Creo justo tomar lo mencionado por la artista para comenzar a desarrollar el tema sobre el cual gira este texto: la “Cultura de la cancelación”, esa acción que el periodista Jonah Bromwich, en su artículo del New York Times, Everyone is canceled (Todos están cancelados), define como “retirar el apoyo, ya sea moral, financiero, digital o incluso social, a aquellas personas u organizaciones que se consideren inadmisibles, esto como consecuencia de determinados comentarios o acciones”. A manera personal, agregaría que dicha acción conlleva una cierta censura hacia los trabajos previos y futuros de las personas u organizaciones canceladas.

Tratando de aterrizar un poco más el tema, ¿qué significa verdaderamente cancelar a un artista? Bajo la lógica anteriormente mencionada, en resumen podríamos suponer que se trata de cerrar espacios de enunciación, atención, proyección y consumo de las obras y acciones que esta persona haya hecho o desee hacer, con el fin de que, al haber “fallado” en cumplir con los cánones sociales establecidos, no solamente reciba una especie de castigo sino que también pierda la plataforma que le permite compartir sus ideas a través de su arte. Pero ¿qué representa esto para la sociedad y para los artistas, cuando nos puede llevar a lugares sumamente moralistas y represivos, si se deja de lado la complejidad de la situación?

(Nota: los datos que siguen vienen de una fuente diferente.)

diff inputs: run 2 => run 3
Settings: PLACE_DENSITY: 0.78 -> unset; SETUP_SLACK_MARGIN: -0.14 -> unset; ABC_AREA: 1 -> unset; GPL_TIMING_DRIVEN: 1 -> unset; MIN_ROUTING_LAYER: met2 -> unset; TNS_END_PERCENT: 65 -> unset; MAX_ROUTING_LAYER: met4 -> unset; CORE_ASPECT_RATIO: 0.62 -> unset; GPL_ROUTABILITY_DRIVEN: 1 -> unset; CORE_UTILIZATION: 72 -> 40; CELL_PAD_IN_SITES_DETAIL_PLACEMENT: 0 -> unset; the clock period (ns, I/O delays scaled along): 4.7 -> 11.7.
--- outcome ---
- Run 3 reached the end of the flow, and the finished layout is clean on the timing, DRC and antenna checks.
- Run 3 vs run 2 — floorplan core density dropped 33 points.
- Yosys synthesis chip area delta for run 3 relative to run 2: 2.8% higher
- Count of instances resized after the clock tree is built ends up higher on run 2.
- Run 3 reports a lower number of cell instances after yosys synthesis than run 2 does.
## a_filter_reference_32x11
module a_filter_reference_32x11(
    input [31:0] x_in,
    input clk,
    input [5:0] reset,
    output [31:0] y_out);
    wire [10:0] a1_1;
    wire [10:0] a1_2;
    wire [10:0] a1_3;
    wire [10:0] a1_4;
    wire [10:0] b1;
    assign a1_1 = -11'sd208;
    assign a1_2 = -11'sd1021;
    assign a1_3 = -11'sd930;
    assign a1_4 = -11'sd1010;
    assign b1 = 11'sd307;
    wire [31:0] y_1;
    wire [31:0] y_2;
    wire [31:0] y_3;
    wire [31:0] y_4;
    wire [31:0] y_5;
    fos_exact_v4 first_stage(x_in,a1_4,clk,reset[0],y_1);
    fos_exact_v3 second_stage(y_1,a1_3,b1,clk,reset[1],y_2);
    fos_exact_v2 third_stage(y_2,a1_2,clk,reset[2],y_3);
    fos_exact_v2 fourth_stage(y_3,a1_2,clk,reset[3],y_4);
    fos_exact_v1 fifth_stage(y_4,a1_1,clk,reset[4],y_5);
    fos_exact_v1 sixth_stage(y_5,a1_1,clk,reset[5],y_out);
endmodule
For scale: roughly 71 I/O pins, ~55000 sq um of cells after synthesis.
Settings: LEC_CHECK=0, CAP_MARGIN=40, CORE_MARGIN=2, CORE_UTILIZATION=70, CTS_CLUSTER_DIAMETER=201, CTS_CLUSTER_SIZE=41, PLACE_DENSITY_LB_ADDON=0.02, SLEW_MARGIN=20; clock period 4.37 ns.
run.sh (not shown) runs the stock make flow with config.mk's settings and CLKGATE_MAP_FILE=.
The first run died in global routing on GRT-0116.
**design.v**
```verilog
		`timescale 1ns / 1ps
module lab4_2( 
              input wire      mode,
              input wire[2:0] opCode,
              input wire[3:0] value,
              input clk,
              input reset,
              output reg[9:0] result,
              output reg cacheFull,
              output reg invalidOp,
              output reg overflow);
	reg [2:0] opcode_array[0:31];
	reg [3:0] value_array[0:31];
	integer i;
	reg [10:0] counter;
	reg [10:0] counter2;
	reg [20:0] p0;
	reg [20:0] p1;
	reg [10:0] temp_for_p0_p1_change;	
	reg temp_for_bit_change;
	reg [6:0] PC;
	reg [6:0] begin_PC;
	reg flag;
    always @(posedge clk or posedge reset) begin 
		if(reset) begin
			for(i=0;i<32;i=i+1)begin
				opcode_array[i] = 0;
				value_array[i] = 0;
			end
		   invalidOp = 0;  
			cacheFull = 0;
			overflow = 0;
		   counter = 0;	  
		   counter2= 0;	  
		   p0 = 0;	  
		   p1 = 0;  
		   PC = 0;
		   flag = 0;
		   begin_PC = 0;
		   result = 0;
		end else begin
			if(mode == 1) begin 
				temp_for_p0_p1_change = p0;
			   if(opcode_array[PC] == 0) begin		  
					p0 = p0 + value_array[PC]; 			  
			   end
			   if(opcode_array[PC] == 1) begin
					p0 = p0 + p1 + value_array[PC];				  
			   end
			   if(opcode_array[PC] == 2) begin
					p0 = p0 * p1 + value_array[PC];					
			   end
			   if(opcode_array[PC] == 4) begin 
					counter2 = 0;
					for(i=0;i<10;i=i+1) begin			
						if(p0[i] == 1) counter2 = counter2 + 1; 						
					end			
					p0 = counter2;	  
			   end
			   if(opcode_array[PC] == 5) begin
					for(i=0;i<5;i=i+1) begin
						temp_for_bit_change = p0[i];			
						p0[i] = p0[9-i];			
						p0[9-i] = temp_for_bit_change;
					end
			   end
			   if(opcode_array[PC] == 6) begin					
					begin_PC = value_array[PC];
			   end
			   flag = 0;
			   for(i=10;i<21;i=i+1)begin				  
					if (p0[i] == 1) flag = 1;
					p0[i] = 0;
			   end
				if(flag == 0) begin		
					overflow = 0;	
				end	
				else begin	
					overflow = 1;	
				end
				PC = PC + 1;
				if(PC >= counter) begin  
					PC = begin_PC;			  
				end
				p1 = temp_for_p0_p1_change; 
				result = p0;
			end else begin 
				if(opCode == 3 || opCode == 7)begin	
					invalidOp = 1;	
				end else begin			
					invalidOp = 0;	
					if(counter > 31) begin		
						cacheFull = 1;		
					end else begin	
						opcode_array[counter] = opCode;	
						value_array[counter] = value;	
						counter = counter + 1;
					end
				end
			end
		end 		
    end
endmodule
```
Setup of run A:
// cordic_oscillator
module cordic_oscillator #(
    parameter SFIXED_WIDTH = 32,            
    parameter CORDIC_WIDTH = 16,            
    parameter SFIXED_TWO_PI = 32'h6487ED51,          
    parameter SFIXED_ZERO   = 32'd0,
    parameter CORDIC_GAIN   = 16'h26DD           
	 )(
    input  wire                      clk,
    input  wire                      rst,
    input  wire                      ce,
    input  wire signed [SFIXED_WIDTH-1:0] tuning_word,
    output wire signed [CORDIC_WIDTH-1:0] sin_out,
    output wire signed [CORDIC_WIDTH-1:0] cos_out,
    output wire                      valid_out
);
For scale: roughly 1000 flip-flops.
Settings: LEC_CHECK=0, ABC_AREA=1, CAP_MARGIN=20, CELL_PAD_IN_SITES_GLOBAL_PLACEMENT=1, CORE_MARGIN=2, CORE_UTILIZATION=36, CTS_CLUSTER_DIAMETER=125, GPL_ROUTABILITY_DRIVEN=1, GPL_TIMING_DRIVEN=0, MAX_ROUTING_LAYER=met4, PLACE_DENSITY_LB_ADDON=0.21, SETUP_SLACK_MARGIN=0.7, SLEW_MARGIN=20; clock period 8.41 ns.
run.sh (not shown) runs the stock make flow with config.mk's settings and CLKGATE_MAP_FILE=.
Run A was carried through to the last stage, and its layout satisfied the timing, DRC and antenna checks.
[inputs] run B vs run A
Settings: GPL_ROUTABILITY_DRIVEN removed (was 1); PLACE_DENSITY_LB_ADDON removed (was 0.21); CORE_UTILIZATION changed from 36 to 65; SETUP_SLACK_MARGIN removed (was 0.7); MAX_ROUTING_LAYER removed (was met4); CELL_PAD_IN_SITES_GLOBAL_PLACEMENT removed (was 1); CTS_CLUSTER_DIAMETER removed (was 125); GPL_TIMING_DRIVEN removed (was 0); ABC_AREA removed (was 1); the clock period (ns, I/O delays scaled along) changed from 8.41 to 5.08.
Findings:
Run B finished end to end and its layout was clean on timing, DRC and antenna. Run A: done, clean on timing, DRC and antenna. In the metrics for run A and run B, the one carrying the higher global-route usage is run B. Taking run A as the reference, in run B fraction of the mapped netlist area in adder cells grew by 0.39 points, count of inserted tapcells lost 1151. Instance area after placement shrinks by a few percent when moving from run A to run B. Relative to run A, initial standard-cell utilization of the core has increased by 29 points in run B. Looking at critical path class, the reg2reg result is from run B; the in2reg one comes from run A. Chip footprint delta (run B − run A): favourable.
// triangle
module triangle(clk, reset, nt, xi, yi, busy, po, xo, yo);
input        clk, reset, nt;
input  [2:0] xi, yi;
output       busy, po;
output [2:0] xo, yo;
reg busy, po;
reg [4:0] state, next_state;  
reg [6:0] x_cor[0:2];         
reg [6:0] y_cor[0:2];         
reg [1:0] s0_count;           
reg s1_count;                 
reg s2_count;                 
reg s7_count;                 
reg [4:0] horiz;              
reg [3:0] out_count;          
reg signed [8:0] a[0:1];      
reg signed [8:0] b[0:1];      
reg signed [8:0] c[0:1];      
reg [3:0] ep, save_ep;        
reg signed [7:0] value;       
reg [1:0] o_idx;              
reg [2:0] xo, yo;             
reg loc;                      
reg [3:0] start;              
parameter s0=5'd0,s1=5'd1,s2=5'd2,s3=5'd3,s4=5'd4,s5=5'd5,s6=5'd6,s7=5'd7;
integer i,j;
always @(posedge clk or posedge reset)begin
    if(reset) state<=s0;
    else state<=next_state;
end
always @(*)begin
    case(state)
        s0:next_state=(s0_count==2'd3)?s1:s0;
        s1:next_state=(s1_count==1'b1)?s2:s1;
        s2:next_state=(out_count==y_cor[0]||out_count==y_cor[1]||out_count==y_cor[2])?s5:((s2_count==1'b1)?((value==8'd0)?s5:((value[7]==1'b0)?s3:s4)):s2);
        s3:next_state=(o_idx==2'd2)?s5:s2;
        s4:next_state=(o_idx==2'd1)?s5:s2;
        s5:next_state=(out_count==y_cor[0]||out_count==y_cor[2])?s6:((loc==1'b0)?((out_count==y_cor[1])?((start==x_cor[1])?s6:s5):((start==ep)?s6:s5)):((start==x_cor[0])?s6:s5));
        s6:next_state=(out_count==y_cor[2])?s7:s2;
        s7:next_state=(s7_count==1'b1)?s0:s7;
        default:next_state=s0;
    endcase
end
always @(posedge clk or posedge reset)begin
    if(reset) busy<=1'b0;
    else begin
        if(state==s7&&s7_count==1'b1) busy<=1'b0;
        else if(state==s0&&s0_count==2'd0&&nt==1'b0) busy<=1'b0;
        else busy<=1'b1;
    end
end
always @(posedge clk or posedge reset)begin
    if(reset) s0_count<=2'd0;
    else begin
        if(state==s7) s0_count<=2'd0;
        else if(state==s0&&s0_count==2'd0&&nt==1'b0) s0_count<=2'd0;
        else s0_count<=s0_count+2'd1;
    end
end
always @(posedge clk or posedge reset)begin
    if(reset)begin
        s1_count<=1'b0;
    end
    else begin
  ...
Size: ~1,300 cells after synthesis, ~17 I/O pins, ~10,000 µm² of cells after synthesis.
Settings: LEC_CHECK=0, ABC_AREA=1, CAP_MARGIN=20, CORE_MARGIN=2, CORE_UTILIZATION=72, CTS_CLUSTER_DIAMETER=54, CTS_CLUSTER_SIZE=90, HOLD_SLACK_MARGIN=0.28, PLACE_DENSITY_LB_ADDON=0.27, SETUP_SLACK_MARGIN=-0.16, SLEW_MARGIN=20; clock period 2.63 ns.
run.sh (not shown) runs the stock make flow with config.mk's settings and CLKGATE_MAP_FILE=.
The baseline finished but failed the layout checks on negative setup slack.
Next try:
Settings changed: ABC_AREA 1 to unset, CORE_UTILIZATION 72 to 40, CTS_CLUSTER_DIAMETER 54 to unset, CTS_CLUSTER_SIZE 90 to unset, HOLD_SLACK_MARGIN 0.28 to unset, PLACE_DENSITY_LB_ADDON 0.27 to unset, SETUP_SLACK_MARGIN -0.16 to unset.
Clock period 2.63 ns to 4.74 ns, I/O delays scaled along.
=> Now the flow went through all stages and came out clean. Cell area falls by 15%. Wire length goes down by 38%. Clock power goes down by 42%. Final cell count fell by 17%. Worst setup slack gets better by 2.3 ns.
Next try:
Settings changed: CORE_MARGIN 2 to 7, GPL_TIMING_DRIVEN set to 0, MIN_ROUTING_LAYER set to met2, PLACE_DENSITY_LB_ADDON set to 0.15.
Clock period 4.74 ns to 4.03 ns, I/O delays scaled along.
Result:
- This time the run completed, yet does not pass: negative setup slack
- design area climbs by 4.2%
- die area climbs by 13%
- first-iteration DRC count climbs to 3.7 times its value
- power climbs by 15%
- clock-buffer cell count climbs by 2
- global-route usage climbs by 8.7 points
- utilization climbs by 1.9 points
- worst setup slack degrades by 0.71 ns
- via count climbs by 43%
- sequential share of layout area drops by 0.91 points
- critical path depth stays the same
Next try:
Settings changed: ABC_AREA set to 1, CORE_MARGIN 7 to 2, CORE_UTILIZATION 40 to 70, GPL_TIMING_DRIVEN 0 to unset, MIN_ROUTING_LAYER met2 to unset, PLACE_DENSITY_LB_ADDON 0.15 to unset, SETUP_SLACK_MARGIN set to -0.16.
Clock period 4.03 ns to 3.42 ns, I/O delays scaled along.
Outcome: The new run finished with negative setup slack left; cell area increases by 5.2%; routed wire length increases by 3.7%; combinational power decreases by 89%; clock skew stays flat; total power decreases by 5.5%; setup slack loses 0.51 ns; non-clock buffer count increases by 53; flip-flop count stays the same; sequential power increases by about 10%.
Next try:
Settings changed: CORE_UTILIZATION 70 to 72, SETUP_SLACK_MARGIN -0.16 to 0.94.
Clock period 3.42 ns to 5.04 ns, I/O delays scaled along.
Now the flow went through all stages and came out clean.
Core utilization drops by 0.30 points.
Final cell count is lower by 4.5%.
Total power shrinks by 29%.
Global-route usage climbs by 1.4 points.
Final area came out lower by 4.1%.

umber:
Starting RTL as in the previous note.
==> flow/config.mk <==
export PLATFORM = sky130hd
export DESIGN_NAME = triangle
export DESIGN_NICKNAME = triangle
export VERILOG_FILES = /design/flow/design.v
export SDC_FILE = /design/flow/constraint.sdc
export NUM_CORES = 4
export LEC_CHECK = 0
export ABC_AREA = 0
export CAP_MARGIN = 20
export CORE_MARGIN = 7
export CORE_UTILIZATION = 43
export GPL_TIMING_DRIVEN = 0
export MAX_ROUTING_LAYER = met4
export MIN_ROUTING_LAYER = met2
export PLACE_DENSITY_LB_ADDON = 0.15
export SETUP_SLACK_MARGIN = 0.7
export SLEW_MARGIN = 15
export TNS_END_PERCENT = 100
==> flow/constraint.sdc <==
create_clock -name core_clock -period 2.68 [get_ports {clk}]
set_input_delay 0.5360 -clock core_clock [delete_from_list [all_inputs] [get_ports {clk}]]
set_output_delay 0.5360 -clock core_clock [all_outputs]
set_load 0.01 [all_outputs]
umber completed end to end; final checks failed (DRC, setup timing).
diff inputs: umber => onyx
- changing CORE_UTILIZATION from 43 to 40
- removing MAX_ROUTING_LAYER (formerly met4)
- changing ABC_AREA from 0 to 1
- changing SETUP_SLACK_MARGIN from 0.7 to 0.49
- changing TNS_END_PERCENT from 100 to 60
- changing the clock period (ns, I/O delays scaled along) from 2.68 to 4.03
Findings:
The layout from onyx, despite a flow that completed every stage, fails the layout checks, with the failing checks listed as DRC, setup timing.
In umber the implementation completed, yet the final layout does not meet the checks, the culprit being DRC, setup timing.
onyx vs umber — share of power burned in the clock network rose 15 points.
Wire length after detailed routing: umber and onyx compared, lower one is umber
Aggregate global-route resource usage came out lower on onyx than on umber.
Delta (onyx minus umber): floorplan die width went up about 6%, cell area after layout went down about 6%, hold slack went up 0.048 ns.

The RTL this note starts from:
==> flow/design.v <==
`timescale 100ps/10ps
module triangle(clk, reset, nt, xi, yi, busy, po, xo, yo);
input        clk, reset, nt;
input  [2:0] xi, yi;
output       busy, po;
output [2:0] xo, yo;
reg busy, po;
reg [4:0] state, next_state;  
reg [6:0] x_cor[0:2];         
reg [6:0] y_cor[0:2];         
reg [1:0] s0_count;           
reg s1_count;                 
reg s2_count;                 
reg s7_count;                 
reg [4:0] horiz;              
reg [3:0] out_count;          
reg signed [8:0] a[0:1];      
reg signed [8:0] b[0:1];      
reg signed [8:0] c[0:1];      
reg [3:0] ep, save_ep;        
reg signed [7:0] value;       
reg [1:0] o_idx;              
reg [2:0] xo, yo;             
reg loc;                      
reg [3:0] start;              
parameter s0=5'd0,s1=5'd1,s2=5'd2,s3=5'd3,s4=5'd4,s5=5'd5,s6=5'd6,s7=5'd7;
integer i,j;
always @(posedge clk or posedge reset)begin
    if(reset) state<=s0;
    else state<=next_state;
end
always @(*)begin
    case(state)
        s0:next_state=(s0_count==2'd3)?s1:s0;
        s1:next_state=(s1_count==1'b1)?s2:s1;
        s2:next_state=(out_count==y_cor[0]||out_count==y_cor[1]||out_count==y_cor[2])?s5:((s2_count==1'b1)?((value==8'd0)?s5:((value[7]==1'b0)?s3:s4)):s2);
        s3:next_state=(o_idx==2'd2)?s5:s2;
        s4:next_state=(o_idx==2'd1)?s5:s2;
        s5:next_state=(out_count==y_cor[0]||out_count==y_cor[2])?s6:((loc==1'b0)?((out_count==y_cor[1])?((start==x_cor[1])?s6:s5):((start==ep)?s6:s5)):((start==x_cor[0])?s6:s5));
        s6:next_state=(out_count==y_cor[2])?s7:s2;
        s7:next_state=(s7_count==1'b1)?s0:s7;
        default:next_state=s0;
    endcase
end
always @(posedge clk or posedge reset)begin
    if(reset) busy<=1'b0;
    else begin
        if(state==s7&&s7_count==1'b1) busy<=1'b0;
        else if(state==s0&&s0_count==2'd0&&nt==1'b0) busy<=1'b0;
        else busy<=1'b1;
    end
end
always @(posedge clk or posedge reset)begin
    if(reset) s0_count<=2'd0;
    else begin
        if(state==s7) s0_count<=2'd0;
        else if(state==s0&&s0_count==2'd0&&nt==1'b0) s0_count<=2'd0;
        else s0_count<=s0_count+2'd1;
    end
end
always @(posedge clk or posedge reset)begin
    if(reset)begin
        s1_count<=1'b0;
    end
    else begin
        if(state==s1) s1_count<=1'b1;
        else s1_count<=1'b0;
    end
end
always @(posedge clk or posedge reset)begin
    if(reset)begin
        s2_count<=1'b0;
    end
    else begin
        if(state==s2) s2_count<=1'b1;
        else s2_count<=1'b0;
    end
end
always @(posedge clk or posedge reset)begin
    if(reset)begin
        s7_count<=1'b0;
    end
    else begin
        if(state==s7) s7_count<=1'b1;
        else s7_count<=1'b0;
    end
end
always @(posedge clk or posedge reset)begin
    if(reset)begin
        loc<=1'b0;
    end
    else begin
        if(state==s1)begin
            if(x_cor[1]>x_cor[0]) loc<=1'b0;
            else loc<=1'b1;
        end
    end
end
always @(posedge clk or posedge reset)begin
    if(reset)begin
        for(i=0;i<2;i=i+1)begin
            a[i]<=9'd0;
        end
    end
    else begin
        case(state)
            s1:begin
                if(loc==1'b0)begin
                    a[0]<=($signed(y_cor[1])-$signed(y_cor[0]));
                    a[1]<=($signed(y_cor[2])-$signed(y_cor[1]));
                end
                else begin
                    a[0]<=($signed(y_cor[1])-$signed(y_cor[0]));
                    a[1]<=(~($signed(y_cor[2])-$signed(y_cor[1])))+9'd1;
                end
            end
        endcase
    end
end
always @(posedge clk or posedge reset)begin
    if(reset)begin
        for(i=0;i<2;i=i+1)begin
            b[i]<=9'd0;
        end
    end
    else begin
        case(state)
            s1:begin
                if(loc==1'b0)begin
                    b[0]<=(~($signed(x_cor[1])-$signed(x_cor[0])))+9'd1;
                    b[1]<=(~($signed(x_cor[2])-$signed(x_cor[1])))+9'd1;
                end
                else begin
                    b[0]<=(~($signed(x_cor[1])-$signed(x_cor[0])))+9'd1;
                    b[1]<=($signed(x_cor[2])-$signed(x_cor[1]));
                end
            end
        endcase
    end
end
always @(posedge clk or posedge reset)begin
    if(reset)begin
        for(i=0;i<2;i=i+1)begin
            c[i]<=9'd0;
        end
    end
    else begin
        case(state)
            s1:begin
                if(loc==1'b0)begin
                    c[0]<=($signed(y_cor[0]*x_cor[1])-$signed(y_cor[1]*x_cor[0]));
                    c[1]<=($signed(y_cor[1]*x_cor[2])-$signed(y_cor[2]*x_cor[1]));
                end
                else begin
                    c[0]<=($signed(y_cor[0]*x_cor[1])-$signed(y_cor[1]*x_cor[0]));
                    c[1]<=(~($signed(y_cor[1]*x_cor[2])-$signed(y_cor[2]*x_cor[1])))+9'd1;
                end
            end
        endcase
    end
end
always @(posedge clk or posedge reset)begin
    if(reset)begin
        for(i=0;i<3;i=i+1)begin
            x_cor[i]<=7'd0;
        end
    end
    else begin
        case(state)
            s0:begin
                x_cor[s0_count]<=xi;
            end
        endcase
    end
end
always @(posedge clk or posedge reset)begin
    if(reset)begin
        for(i=0;i<3;i=i+1)begin
            y_cor[i]<=7'd0;
        end
    end
    else begin
        case(state)
            s0:begin
                y_cor[s0_count]<=yi;
            end
        endcase
    end
end
always @(posedge clk or posedge reset)begin
    if(reset) begin
        horiz<=5'd0;
    end
    else begin
        case(state)
            s1:begin
                horiz<=(x_cor[1]-x_cor[0]);
            end
        endcase
    end
end
always @(posedge clk or posedge reset)begin
    if(reset)begin
        out_count<=4'd0;
    end
    else begin
        case(state)
            s1:out_count<=y_cor[0];
            s6:out_count<=out_count+4'd1;
        endcase
    end
end
always @(posedge clk or posedge reset)begin
    if(reset)begin
        ep<=4'd0;
    end
    else begin
        if(loc==1'b0)begin
            if(state==s6) ep<=save_ep;
            else if(state==s3)begin
                if(out_count<y_cor[1])begin
                    if(o_idx==2'd2) ep<=ep;
                    else ep<=ep+4'd1;
                end
                else ep<=ep-4'd1;
            end
            else if(state==s4)begin
                if(out_count<y_cor[1]) ep<=ep-4'd1;
                else begin
                    if(o_idx==2'd1) ep<=ep;
                    else ep<=ep+4'd1;
                end
            end
            else ep<=ep;
        end
        else begin
            if(state==s6) ep<=save_ep;
            else if(state==s3)begin
                if(out_count<y_cor[1])begin
                    if(o_idx==2'd2) ep<=ep;
                    else ep<=ep-4'd1;
                end
                else ep<=ep+4'd1;
            end
            else if(state==s4)begin
                if(out_count<y_cor[1]) ep<=ep+4'd1;
                else begin
                    if(o_idx==2'd1) ep<=ep;
                    else ep<=ep-4'd1;
                end
            end
            else ep<=ep;
        end
    end
end
always @(posedge clk or posedge reset)begin
    if(reset)begin
        o_idx<=2'd0;
    end
    else begin
        if(state==s3) o_idx<=2'd1;
        else if(state==s4) o_idx<=2'd2;
        else if(state==s5) o_idx<=2'd0;
    end
end
always @(posedge clk or posedge reset)begin
    if(reset)begin
        save_ep<=4'd0;
    end
    else begin
        if(state==s1) save_ep<=(x_cor[0]+x_cor[1])>>1;
    end
end
always @(posedge clk or posedge reset)begin
    if(reset)begin
        value<=8'd0;
    end
    else begin
        if(state==s2) begin
            if(out_count==y_cor[0]||out_count==y_cor[1]||out_count==y_cor[2]) value<=8'd0;
            else if(out_count<y_cor[1]) begin
                value<=(a[0]*$signed(ep))+(b[0]*$signed(out_count))+c[0];
            end
            else begin
                value<=(a[1]*$signed(ep))+(b[1]*$signed(out_count))+c[1];
            end
        end
    end
end
always @(posedge clk or posedge reset)begin
    if(reset) po<=1'b0;
    else if(state==s5) po<=1'b1;
    else po<=1'b0;
end
always @(posedge clk)begin
    if(state==s5) start<=start+4'd1;
    else begin
        if(loc==1'b0) start<=x_cor[0];
        else begin
            if(out_count==y_cor[1]) start<=x_cor[1];
            else start<=ep;
        end
    end
end
always @(posedge clk or posedge reset)begin
    if(reset)begin
        xo<=3'd0;
    end
    else begin
        if(state==s5)begin
            if(out_count==y_cor[0]) xo<=x_cor[0];
            else if(out_count==y_cor[2]) xo<=x_cor[2];
            else xo<=start;
        end
    end
end
always @(posedge clk or posedge reset)begin
    if(reset)begin
        yo<=3'd0;
    end
    else begin
        if(state==s5)begin
            if(out_count==y_cor[0]) yo<=y_cor[0];
            else if(out_count==y_cor[2]) yo<=y_cor[2];
            else yo<=out_count;
        end
    end
end
endmodule
export LEC_CHECK = 0
export ABC_AREA = 1
export CAP_MARGIN = 0
export CORE_MARGIN = 2
export CORE_UTILIZATION = 72
export CTS_CLUSTER_DIAMETER = 357
export CTS_CLUSTER_SIZE = 15
export PLACE_DENSITY_LB_ADDON = 0.02
export SETUP_SLACK_MARGIN = 0.72
export SLEW_MARGIN = 30
create_clock -name core_clock -period 2.75 [get_ports {clk}]
The baseline aborted during global routing on DPL-0038.
Then changed:
- ABC_AREA: 1 -> not set
- CAP_MARGIN: 0 -> 20
- CTS_CLUSTER_DIAMETER: 357 -> not set
- CTS_CLUSTER_SIZE: 15 -> not set
- PLACE_DENSITY_LB_ADDON: 0.02 -> not set
- SETUP_SLACK_MARGIN: 0.72 -> not set
- SLEW_MARGIN: 30 -> 20
- clock period: 2.75 -> 5.44 ns (I/O delays scaled with it)
Outcome: The changed run went through all stages and came out clean. Die area went down by 4.6%. Synthesized area went down by 4.7%. Synthesized cell count went down by 23%.
Then changed:
- ABC_AREA: not set -> 1
- CTS_CLUSTER_SIZE: not set -> 30
- PLACE_DENSITY: not set -> 0.82
- clock period: 5.44 -> 4.16 ns (I/O delays scaled with it)
Outcome: The new run finished but failed the layout checks on setup timing; cell area came out higher by 13%; global-route usage came out higher by 2.8 points; routed wire length rose by 19%; die area goes up by 4.8%.
Power figures rest on the tool's default switching activity, not on a simulated workload.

En este momento hago una salvedad que considero pertinente. Con esto no quiero decir que las acciones violentas, problemáticas e incorrectas deban ser aceptadas o solapadas o incluso que se deban permitir los discursos extremistas y violentos tan problemáticos en nuestra coyuntura actual, sino que mi deseo es cuestionar cómo, filosóficamente, querer eliminar todo aquello que a partir de nuestro marco de referencia es incorrecto, nos llevaría a perder en gran parte, nuestra propia naturaleza e incluso la posibilidad de crecimiento. Desde mi perspectiva, es necesario enfrentarse a estos dilemas éticos para que, de esta forma, se pueda avanzar o, en el peor de los casos, retroceder pero con la noción de que existe un entendimiento complejo de la situación y no solamente una censura y un silenciamiento que lo oculte y lo desaparezca.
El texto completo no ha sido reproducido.